How then does a lobby with no popular support manage to exert influence in a democratic country? The secret is very simple. The Arab lobby in general and the Saudis in particular make little effort to influence popularly elected public officials, particularly legislators. Again, listen to Bard:
“The Saudis have taken a different tact from the Israeli lobby, focusing a top-down rather than bottom-up approach to lobbying. As hired gun, J. Crawford Cook, wrote in laying out his proposed strategy for the kingdom, ‘Saudi Arabia has a need to influence the few that influence the many, rather than the need to influence the many to whom the few must respond.’”
The primary means by which the Saudis exercise this influence is money.
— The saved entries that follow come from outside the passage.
===== src/rtl/ahb_lite_slave_mux.sv =====
// Purpose: AHB-Lite address decoder, data-phase response mux and built-in ERROR default slave with an error log.
// Latency: decode is combinational; response/data arrive in the data phase after the accepted address phase (1 cycle, 2 for ERROR).
// Backpressure: HREADY follows the slave owning the data phase; the default slave inserts one wait state for its two-cycle ERROR.
module ahb_lite_slave_mux #(
  parameter int NUM_SLAVES = 2,
  parameter int ADDR_WIDTH = 32,
  parameter int DATA_WIDTH = 32,
  parameter int SLOT_BITS  = 10,
  parameter int ERRCNT_W   = 8
) (
  input  logic                           HCLK,
  input  logic                           HRESET,
  input  logic [ADDR_WIDTH-1:0]          HADDR,
  input  logic [1:0]                     HTRANS,
  input  logic                           HWRITE,
  output logic [NUM_SLAVES-1:0]          HSEL_S,
  input  logic [NUM_SLAVES-1:0]          HREADYOUT_S,
  input  logic [NUM_SLAVES-1:0]          HRESP_S,
  input  logic [NUM_SLAVES*DATA_WIDTH-1:0] HRDATA_S,
  output logic                           HREADY,
  output logic                           HRESP,
  output logic [DATA_WIDTH-1:0]          HRDATA,
  output logic [ERRCNT_W-1:0]            err_count,
  output logic [ADDR_WIDTH-1:0]          err_addr,
  output logic                           err_write
);

  localparam int IDX_W = (NUM_SLAVES > 1) ? $clog2(NUM_SLAVES) : 1;

  typedef enum logic [1:0] {D_IDLE, D_ERR1, D_ERR2} dstate_t;

  logic [ADDR_WIDTH-1:0] addr_idx;
  logic                  mapped;
  logic                  err_start;
  logic                  unused_trans_lsb;

  logic                  dsel_valid;
  logic                  dsel_dflt;
  logic [IDX_W-1:0]      dsel_idx;

  dstate_t               dstate;
  logic                  dflt_rdy;
  logic                  dflt_resp;

  logic                  slv_rdy;
  logic                  slv_resp;
  logic [DATA_WIDTH-1:0] slv_data;

  // Full-width slot index so that addresses above the last slave never alias back onto it.
  assign addr_idx         = HADDR >> SLOT_BITS;
  assign mapped           = (addr_idx < ADDR_WIDTH'(NUM_SLAVES));
  assign err_start        = HREADY & HTRANS[1] & ~mapped;
  // Only NONSEQ vs. SEQ differs in bit 0; both are treated as real transfers.
  assign unused_trans_lsb = HTRANS[0];

  // Address-phase one-hot select, independent of HTRANS.
  always_comb begin
    HSEL_S = '0;
    for (int i = 0; i < NUM_SLAVES; i++) begin
      if (mapped && (addr_idx == ADDR_WIDTH'(i))) HSEL_S[i] = 1'b1;
    end
  end

  // Data-phase owner register; advances only when the current data phase completes.
  always_ff @(posedge HCLK or posedge HRESET) begin
    if (HRESET) begin
      dsel_valid <= 1'b0;
      dsel_dflt  <= 1'b0;
      dsel_idx   <= '0;
    end else if (HREADY) begin
      dsel_valid <= HTRANS[1];
      dsel_dflt  <= HTRANS[1] & ~mapped;
      dsel_idx   <= addr_idx[IDX_W-1:0];
    end
  end

  // Default slave: two-cycle ERROR, back-to-back capable from D_ERR2, plus error log.
  always_ff @(posedge HCLK or posedge HRESET) begin
    if (HRESET) begin
      dstate    <= D_IDLE;
      dflt_rdy  <= 1'b1;
      dflt_resp <= 1'b0;
      err_count <= '0;
      err_addr  <= '0;
      err_write <= 1'b0;
    end else begin
      case (dstate)
        D_IDLE: begin
          if (err_start) begin
            dstate    <= D_ERR1;
            dflt_rdy  <= 1'b0;
            dflt_resp <= 1'b1;
          end
        end
        D_ERR1: begin
          dstate    <= D_ERR2;
          dflt_rdy  <= 1'b1;
          dflt_resp <= 1'b1;
        end
        D_ERR2: begin
          if (err_start) begin
            dstate    <= D_ERR1;
            dflt_rdy  <= 1'b0;
            dflt_resp <= 1'b1;
          end else begin
            dstate    <= D_IDLE;
            dflt_rdy  <= 1'b1;
            dflt_resp <= 1'b0;
          end
        end
        default: begin
          dstate    <= D_IDLE;
          dflt_rdy  <= 1'b1;
          dflt_resp <= 1'b0;
        end
      endcase
      if (err_start) begin
        err_addr  <= HADDR;
        err_write <= HWRITE;
        if (!(&err_count)) err_count <= err_count + ERRCNT_W'(1);
      end
    end
  end

  // Pick the response of the slave that owns the data phase.
  always_comb begin
    slv_rdy  = 1'b1;
    slv_resp = 1'b0;
    slv_data = '0;
    for (int i = 0; i < NUM_SLAVES; i++) begin
      if (dsel_idx == IDX_W'(i)) begin
        slv_rdy  = HREADYOUT_S[i];
        slv_resp = HRESP_S[i];
        slv_data = HRDATA_S[i*DATA_WIDTH +: DATA_WIDTH];
      end
    end
  end

  // Master-facing response: idle OKAY, default-slave ERROR, or the selected slave.
  always_comb begin
    HREADY = 1'b1;
    HRESP  = 1'b0;
    HRDATA = '0;
    if (dsel_valid) begin
      if (dsel_dflt) begin
        HREADY = dflt_rdy;
        HRESP  = dflt_resp;
      end else begin
        HREADY = slv_rdy;
        HRESP  = slv_resp;
        HRDATA = slv_data;
      end
    end
  end

endmodule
They spend enormous amounts of lucre to buy (or rent) former state department officials, diplomats, White House aides, and legislative leaders who become their elite lobbying corps. Far more insidiously, the Saudis let it be known that if current government officials want to be hired following their retirement from government service, they had better hew to the Saudi line while they are serving in our government. The former Saudi ambassador to the United States, Prince Bandar, who was so close to the President George H.W. Bush that he referred to himself as “Bandar Bush,” acknowledged the relationship between how a government official behaves while in office and how well he will be rewarded when he leaves office. “If the reputation then builds that the Saudis take care of friends when they leave office, you’d be surprised how much better friends you have when they are just coming into office.”
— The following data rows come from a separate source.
[src/flat_wrapper.sv]
// flat-port wrapper written by rule: the top's interface ports become plain ports
module microcode_sequencer_flat 
#(
  parameter int MAX_OPS = 2,
  parameter int MS_W    = 3,
  parameter int FLAG_W  = 3
)
  (clk, reset, bus_op_bytes, bus_flags, bus_uc_halt, bus_uc_last, bus_uc_cond_sel, bus_uc_cond_neg, bus_irq, bus_load_origin, bus_load_mar_pc, bus_oe_ram, bus_pc_enable, bus_load_ir, bus_load_operand, bus_exec_en, bus_suppress_pc_load, bus_microstep, bus_irq_ack, bus_load_vector, bus_halted, bus_error);
  microcode_sequencer_if #(.MAX_OPS(MAX_OPS), .MS_W(MS_W), .FLAG_W(FLAG_W)) bus_i ();
  input logic clk;
  input logic reset;
  input wire logic [$bits(bus_i.op_bytes)-1:0] bus_op_bytes;
  input wire logic [$bits(bus_i.flags)-1:0] bus_flags;
  input wire logic [$bits(bus_i.uc_halt)-1:0] bus_uc_halt;
  input wire logic [$bits(bus_i.uc_last)-1:0] bus_uc_last;
  input wire logic [$bits(bus_i.uc_cond_sel)-1:0] bus_uc_cond_sel;
  input wire logic [$bits(bus_i.uc_cond_neg)-1:0] bus_uc_cond_neg;
  input wire logic [$bits(bus_i.irq)-1:0] bus_irq;
  output wire logic [$bits(bus_i.load_origin)-1:0] bus_load_origin;
  output wire logic [$bits(bus_i.load_mar_pc)-1:0] bus_load_mar_pc;
  output wire logic [$bits(bus_i.oe_ram)-1:0] bus_oe_ram;
  output wire logic [$bits(bus_i.pc_enable)-1:0] bus_pc_enable;
  output wire logic [$bits(bus_i.load_ir)-1:0] bus_load_ir;
  output wire logic [$bits(bus_i.load_operand)-1:0] bus_load_operand;
  output wire logic [$bits(bus_i.exec_en)-1:0] bus_exec_en;
  output wire logic [$bits(bus_i.suppress_pc_load)-1:0] bus_suppress_pc_load;
  output wire logic [$bits(bus_i.microstep)-1:0] bus_microstep;
  output wire logic [$bits(bus_i.irq_ack)-1:0] bus_irq_ack;
  output wire logic [$bits(bus_i.load_vector)-1:0] bus_load_vector;
  output wire logic [$bits(bus_i.halted)-1:0] bus_halted;
  output wire logic [$bits(bus_i.error)-1:0] bus_error;
  assign bus_i.op_bytes = bus_op_bytes;
  assign bus_i.flags = bus_flags;
  assign bus_i.uc_halt = bus_uc_halt;
  assign bus_i.uc_last = bus_uc_last;
  assign bus_i.uc_cond_sel = bus_uc_cond_sel;
  assign bus_i.uc_cond_neg = bus_uc_cond_neg;
  assign bus_i.irq = bus_irq;
  assign bus_load_origin = bus_i.load_origin;
  assign bus_load_mar_pc = bus_i.load_mar_pc;
  assign bus_oe_ram = bus_i.oe_ram;
  assign bus_pc_enable = bus_i.pc_enable;
  assign bus_load_ir = bus_i.load_ir;
  assign bus_load_operand = bus_i.load_operand;
  assign bus_exec_en = bus_i.exec_en;
  assign bus_suppress_pc_load = bus_i.suppress_pc_load;
  assign bus_microstep = bus_i.microstep;
  assign bus_irq_ack = bus_i.irq_ack;
  assign bus_load_vector = bus_i.load_vector;
  assign bus_halted = bus_i.halted;
  assign bus_error = bus_i.error;
  microcode_sequencer #(.MAX_OPS(MAX_OPS), .MS_W(MS_W), .FLAG_W(FLAG_W)) u_core (.clk(clk), .reset(reset), .bus(bus_i));
endmodule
Bard concludes from this well known quid pro quo that: “given the potential of these post-retirement opportunities, it would not be surprising if officials adopted positions while in government to make themselves marketable to the Arab lobby.”
The methodology employed by the Arab lobby is thus totally inconsistent with democratic governance, because it does not reflect the will of the people but rather the corruption of the elite, while the Israeli lobby seems to operate within the parameters of democratic processes. Yet so much has been written about the allegedly corrosive nature of the Israeli lobby, while the powerful Arab lobby has widely escaped scrutiny and criticism. This important book thus contributes to the open marketplace of ideas by illuminating the dark side of the massive and largely undemocratic Arab lobbying efforts to influence American policy with regard to the Middle East.